The establishment of Wells Fargo Philippines Solutions Inc. has reinforced Manila’s reputation as an exceptional global hub for labor-intensive and information technology-enabled outsourcing services, labor leader and former senator Ernesto Herrera said Saturday.
“We welcome Wells Fargo’s launch of an in-house business support center in Manila, following the footsteps of JP Morgan Chase & Co. and Citigroup Inc.,” said Herrera, president of the Trade Union Congress of the Philippines (TUCP).
The Philippine labor sector is “counting on Wells Fargo’s new center to help provide gainful employment to our college-educated, fluent English-speaking professionals, many of whom remain idle,” added Herrera, former chairman of the Senate committee on labor, employment and human resources development.

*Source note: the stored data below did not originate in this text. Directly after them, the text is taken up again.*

`src/rtl/sync_fifo.sv`:
```
// Single-clock first-word-fall-through FIFO; the head word is always driven on data_o.
// Pointers carry one extra wrap bit so full and empty are told apart by subtraction alone.
module sync_fifo #(
    parameter int unsigned WIDTH = 8,
    parameter int unsigned DEPTH = 2
) (
    input  logic                       clk_i,
    input  logic                       rst_i,
    input  logic                       write_i,
    input  logic [WIDTH-1:0]           data_i,
    output logic                       full_o,
    input  logic                       read_i,
    output logic [WIDTH-1:0]           data_o,
    output logic                       empty_o,
    output logic [$clog2(DEPTH):0]     usage_o
);

    localparam int unsigned AW = $clog2(DEPTH);

    if ((DEPTH < 2) || ((DEPTH & (DEPTH - 1)) != 0)) begin : g_bad_depth
        $fatal(1, "sync_fifo: DEPTH must be a power of 2 and at least 2");
    end

    logic [WIDTH-1:0] r_mem [DEPTH];
    logic [AW:0]      r_wr_ptr;
    logic [AW:0]      r_rd_ptr;

    logic [AW:0]      w_usage;
    logic             w_full;
    logic             w_empty;
    logic             w_wr_en;
    logic             w_rd_en;

    // All flags derive from registered pointers, so no input reaches an output combinationally.
    always_comb begin
        w_usage = r_wr_ptr - r_rd_ptr;
        w_empty = (w_usage == '0);
        w_full  = (w_usage == (AW + 1)'(DEPTH));
        w_wr_en = write_i && !w_full;
        w_rd_en = read_i && !w_empty;
    end

    always_ff @(posedge clk_i) begin
        if (rst_i) begin
            r_wr_ptr <= '0;
            r_rd_ptr <= '0;
        end else begin
            if (w_wr_en) r_wr_ptr <= r_wr_ptr + 1'b1;
            if (w_rd_en) r_rd_ptr <= r_rd_ptr + 1'b1;
        end
    end

    always_ff @(posedge clk_i) begin
        if (!rst_i && w_wr_en) r_mem[r_wr_ptr[AW-1:0]] <= data_i;
    end

    always_comb begin
        usage_o = w_usage;
        empty_o = w_empty;
        full_o  = w_full;
        data_o  = r_mem[r_rd_ptr[AW-1:0]];
    end

endmodule

```
`config.mk`:
```
export PLATFORM = sky130hd
export DESIGN_NAME = sync_fifo
export DESIGN_NICKNAME = d
export VERILOG_FILES = /design/src/rtl/sync_fifo.sv
export SDC_FILE = /design/constraint.sdc
export NUM_CORES = 1
export LEC_CHECK = 0
export ABC_AREA = 1
export CAP_MARGIN = 20
export CORE_ASPECT_RATIO = 1.2
export CORE_MARGIN = 4
export CORE_UTILIZATION = 30
export CTS_CLUSTER_DIAMETER = 80
export DETAILED_ROUTE_END_ITERATION = 10
export HOLD_SLACK_MARGIN = 0.12
export PLACE_DENSITY = 0.67
export SETUP_SLACK_MARGIN = 0.5
export SYNTH_ARGS = -nofsm -noshare
export SYNTH_HDL_FRONTEND = slang
export SYNTH_SLANG_ARGS = --single-unit
```
`constraint.sdc`:
```
create_clock -name clk_i -period 1.9 [get_ports clk_i]
set_input_delay 0.38 -clock clk_i [delete_from_list [all_inputs] [get_ports clk_i]]
set_output_delay 0.38 -clock clk_i [all_outputs]
set_load 0.01 [all_outputs]
```
Word level (Yosys, flattened, before mapping) --
Memory sizes are Yosys's and may differ from the RTL's. A register that Yosys moved wholly into a read port is not among the register bits. Cells that the tools add are included.
Storage, ports and cells: RAM bits 16, bits of input ports 12, logic and storage cells 18, output and inout bits 12, bits in registers 4, memories kept 1, memory bits (read-only) 0, latch bits 0
Cells by class: multiplexer cells 4, bitwise gates (word level) 0, div/mod/pow operators 0, $mul 0, shifts and indexed selects 0, equality and inequality tests 1, magnitude comparators 0, reductions and logical operators 7, add/subtract/negate cells 3
Memories:
- r_mem | depth 2, bits a word 8, read ports 1, clocked after Yosys merged registers in 1, write ports 1, RTL line 24 | logic [WIDTH-1:0] r_mem [DEPTH];
Operators with widths (count):
- 2-bit by 1-bit adder with 2-bit output (second input constant) | 2
- 1-bit 2-to-1 mux | 4
- 1-bit logical AND | 3
- 1-bit logical NOT | 3
- 2-bit equality test (second input constant) | 1
- 2-bit logical NOT | 1
- 2-bit subtractor | 1

Depth between registers and ports, before layout --
depth in word-level cells 7, gate-level depth with buffers 10, mapped depth without buffers 10

Worst setup path after synthesis --
Ideal clock, no wire load.
path type reg-to-reg, from register r_wr_ptr[0], to memory r_mem[0][0] (enable), setup slack 0.158 ns, cell stages (with the launch flop) 10, arrival 1.371 ns, clock period less this slack 1.742 ns, required time 1.529 ns, library setup time 0.371 ns, buffers on the path 0, path through dfxtp_1 > inv_1 > ha_1 > inv_1 > nand2_1 > nand2_1 > nand2_1 > nand3_2 > nand3_1 > nor2_1
Between the ends: longest elaborated chain between the ends 7
Ends and longest elaborated chain:
- from (decl) | RTL line 25 | logic [AW:0] r_wr_ptr;
- from (signal assigned) | RTL line 48 | if (w_wr_en) r_wr_ptr <= r_wr_ptr + 1'b1;
- 2-bit subtractor | RTL line 36 | w_usage = r_wr_ptr - r_rd_ptr;
- 2-bit equality test | RTL line 38 | w_full = (w_usage == (AW + 1)'(DEPTH));
- 1-bit logical NOT | RTL line 39 | w_wr_en = write_i && !w_full;
- 1-bit logical AND | RTL line 39
- 1-bit logical AND | RTL line 54 | if (!rst_i && w_wr_en) r_mem[r_wr_ptr[AW-1:0]] <= data_i;
- 1-bit 2-to-1 mux | RTL line 54
- 1-bit 2-to-1 mux (implied by the code) | RTL line 54
- to (decl) | RTL line 24
Several ways; a longest one is shown, not always the timed one.

Worst setup path after layout --
from register r_wr_ptr[0], to output full_o
Between the ends: longest elaborated chain between the ends 2
Ends and longest elaborated chain:
- 2-bit subtractor | RTL line 36
- 2-bit equality test | RTL line 38
- to (decl) | RTL line 11 | output logic full_o,
Every way passes these cells.

==> flow_summary.json <==
{
  "vias_per_cell": 4.54,
  "layout_fillers": 254,
  "pre_cts_slack_ns": 0.0766,
  "cts.path.max_buffers": 2,
  "slowest_cell_on_the_critical_path": "sky130_fd_sc_hd__dfxtp_2",
  "totalNegativeSetupSlack_ns": 0,
  "report.final.setup_viol": 0,
  "cts_root_buffer": "sky130_fd_sc_hd__clkbuf_4",
  "status": "finished clean",
  "worst_hold_path_type": "flip-flop to flip-flop",
  "die_width_um": 57.6,
  "vdd_drop_max_v": 0.000667,
  "regToRegEndpoint": "r_mem[0][6]",
  "rr_startpoint": "r_wr_ptr[0]",
  "hold_viol_final": 0,
  "io_buffers": 23,
  "layout_cells_sized_above_1_pct": 51.9,
  "postLayoutCellArea_um2": 1370,
  "static-leakage-power_nw": 0.577,
  "global_route.usage.total_pct": 9.39,
  "hold-path-endpoint": "r_wr_ptr[1]",
  "pin_count": 24,
  "postLayoutSetupSlackWorst_ns": 0.222,
  "drt_drc_violations_left": 0,
  "syn_inst": 75,
  "criticalPathCategory": "flip-flop to output pin",
  "syn_nets": 88,
  "slew_headroom_pct": 82.8,
  "place.detailed.hpwl_um": 1290,
  "clock_tree.htree_level_count": 1,
  "synthesis.area_per_instance_um2": 11.8,
  "grt_remaining_overflow": 0,
  "period_needed_ns": 1.68,
  "timing.hold.worst.start": "r_wr_ptr[1]",
  "leading_cell_types_by_total_area_after_synthesis": "sky130_fd_sc_hd__edfxtp_1, sky130_fd_sc_hd__dfxtp_1, sky130_fd_sc_hd__mux2_2",
  "worstPathMaxFanout": 3,
  "synth.cells.most_frequent": "sky130_fd_sc_hd__edfxtp_1, sky130_fd_sc_hd__nand2_1, sky130_fd_sc_hd__inv_1, sky130_fd_sc_hd__mux2_2, sky130_fd_sc_hd__nor2_1",
  "timing.hold.worst_path_depth": 2,
  "number_of_core_rows": 21,
  "crit_top_cell": "sky130_fd_sc_hd__nand2_2",
  "synth_top_cell_by_area": "sky130_fd_sc_hd__edfxtp_1",
  "synth.lib_cells_used.distinct": 14,
  "grt_max_degree": 12,
  "slew_of_the_pin_with_the_lowest_slew_margin_ns": 0.258,
  "synth-seq-area-share_pct": 65.5,
  "yosys.cell_count.top_type": "sky130_fd_sc_hd__edfxtp_1",
  "synth-edff-count": 16,
  "critical-path-max-stage-delay_ns": 0.35,
  "antenna_found_initial": 0,
  "grt_pass1_wl_um": 2750,
  "design.core.area_um2": 2810,
  "sequential_cell_area_um2": 589,
  "drtPass1Iterations": 4,
  "fin_worst_skew_ns": 0.00520,
  "synth.cell_area_um2": 886,
  "rrSetupSlack_ns": 0.30,
  "critPathRequiredTime_ns": 1.52,
  "worst-r2r-cell-count": 11,
  "timing.critical_path.max_delay_family": "flip-flops",
  "cts_tree": "yes",
  "synthesis_stage_register_bit_count": 21,
  "reg_clk_slew_reported_paths_ns": 0.11,
  "final_standard_cell_utilization_of_the_core_pct": 48.7,
  "final_net_count": 122,
  "detailed_place.area_um2": 1220,
  "fmax_mhz": 596,
  "vias": 645,
  "placer_congestion_estimate": 0.782,
  "drt_iter0_markers": 16,
  "initial_util_pct": 31.5,
  "die_height_um": 67.5,
  "final_max_slew_viol_count": 0,
  "cp_cell_sequence": "inv_2, ha_4, inv_4, nand2_4, nand2_2, nand2_2, nand3_2, inv_1, buf_2",
  "area_delta_synth_final_pct": 54.5,
  "unrepaired_setup_endpoints_after_global_routing": "yes",
  "dominantRegCellSynth": "sky130_fd_sc_hd__edfxtp_1",
  "timing.critical_path.buf_inv": 4,
  "drt_wl_total_um": 1760,
  "final.period_utilization_pct": 88.3,
  "area_of_combinational_cells_with_multiple_inputs_um2": 360,
  "critPathLaunchType": "flip-flop",
  "detail-route-antenna-nets": 0,
  "cts_sinks": 21,
  "critical_path.endpoint_type": "output pin",
  "fp.dieArea_um2": 3890,
  "synth.top_cell.area_share_pct": 54.2,
  "antenna_cells_inserted": 0,
  "pwr_per_cell_area_nw_per_um2": 1090,
  "share_of_synthesized_registers_carrying_an_async_set_or_reset_pct": 0,
  "number_of_buffers_added_by_the_clock_tree_synthesis_step": 3,
  "cp_data_arrival_time_ns": 1.30,
  "clk-insertion-delay-late_ns": 0.29,
  "wire_per_inst_um": 12.4,
  "ys.warnings.count": 0,
  "vias_in_the_first_global_route": 629,
  "hold_buffers": 0,
  "drv.max_cap_violation_count": 0
}
per-stage QoR:
step,std cells,hold slack [ns],total power (W)
after floorplan,75,0.454,0.000888
after global placement,133,0.474,0.00115
after detailed placement,133,0.498,0.00116
after CTS,141,0.510,0.00142
after global routing,142,0.547,0.00158
final,142,0.523,0.00149
how the worst max path moves through the flow:
| stage | depth (start not counted) | end | slack [ns] | from |
|---|---|---|---|---|
| floorplan | 9 | r_mem[0][0] | 0.47 | r_wr_ptr[0] |
| CTS | 9 | full_o | 0.18 | r_wr_ptr[0] |
| global route | 9 | full_o | 0.12 | r_wr_ptr[0] |
| detailed placement | 6 | empty_o | 0.08 | r_rd_ptr[0] |
| global placement | 6 | empty_o | 0.08 | r_rd_ptr[0] |
| finish | 9 | full_o | 0.22 | r_wr_ptr[0] |
where the power goes:
part	switching (W)	internal (W)
clock	0.000125	0.0000816
sequential	0.0000329	0.000553
combinational	0.000309	0.000388
total	0.000467	0.00102
cells in the final DEF, fill, tap and decap left out, drive strengths merged:
cell           netlist  layout
a21oi                3       3
nor2                 6       6
nand4                1       1
dfxtp                5       5
inv                 10      10
clkdlybuf4s50        0      11
nand2               17      17
ha                   1       1
nand3                7       7
edfxtp              16      16
mux2                 8       8
buf                  1      19
clkbuf               0       4
layer usage:
layer	share of wire [%]	track usage (%)	routed length, um	vias up
met5	0	0	0	-
met4	0	2.61	0	0
met3	6.8	2.87	119	0
met2	54	16.9	943	21
met1	39	10.6	694	302
li1	-	-	-	322
repair_timing:
item                                    in CTS  in global routing
resized for setup                           65                 17
buffers inserted                             4                  1
endpoints found under the setup margin      28                 30
pin swaps                                    3                  5
cloned                                       0                  0
worst reg2reg max path, cell delays in order (launching register included):
cell                      delay, ns
sky130_fd_sc_hd__dfxtp_2       0.35
sky130_fd_sc_hd__inv_2         0.05
sky130_fd_sc_hd__ha_4          0.17
sky130_fd_sc_hd__inv_4         0.06
sky130_fd_sc_hd__nand2_4       0.05
sky130_fd_sc_hd__nand2_2       0.06
sky130_fd_sc_hd__nand2_2       0.05
sky130_fd_sc_hd__nand3_2       0.07
sky130_fd_sc_hd__buf_4         0.15
sky130_fd_sc_hd__nand3_2       0.10
sky130_fd_sc_hd__nor2_4        0.11
sky130_fd_sc_hd__buf_12        0.13
state kept, by name (all words and copies together), names as in the netlist, named ones only:
register,cells
r_wr_ptr,2
r_rd_ptr,2
r_mem,16
cells by family after synthesis:
logic type / after synthesis / synth area share [%]
AOI/OAI and AO/OA: 3 / 1.69
adders and majority gates: 1 / 1.41
buffers and inverters: 11 / 4.80
DFF: 21 / 65.5
muxes: 8 / 10.2
and+or+nand+nor: 31 / 16.4
layout make-up:
| type | count | share of cell area (%) |
|---|---|---|
| flip-flops and latches | 21 | 43.1 |
| multi-input cells | 43 | 26.3 |
| repair buffers | 30 | 22.7 |
| well taps | 34 | 3.11 |
| inverters | 10 | 2.93 |
| clock buffers | 4 | 1.92 |
(Power assumes the default switching activity.)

Part of the thrust of TUCP has been to recruit more members in the BPO sector. The moderate labor center now includes VOICE, a labor federation of contact center employees.
The country’s booming business process outsourcing (BPO) industry, which fully employs some 630,000 Filipinos, produced $11 billion in revenues in 2011, noted a statement from Herrera’s office.
The Business Processing Association of the Philippines sees industry revenues jumping 18 percent to $13 billion this year.
Based on the projected incremental revenues of $2 billion, Herrera said the industry could create around 126,000 new jobs this year.
Wells Fargo’s new Philippine center deals with a variety of functions, including customer service and back office support.
The American bank’s decision to shift more jobs offshore comes amid worries in the Philippines over a US anti-outsourcing bill.
The proposed US Call Center and Consumer Protection Act, introduced by New York Rep. Tim Bishop, would require the US Department of Labor to track firms that shift contact center jobs overseas.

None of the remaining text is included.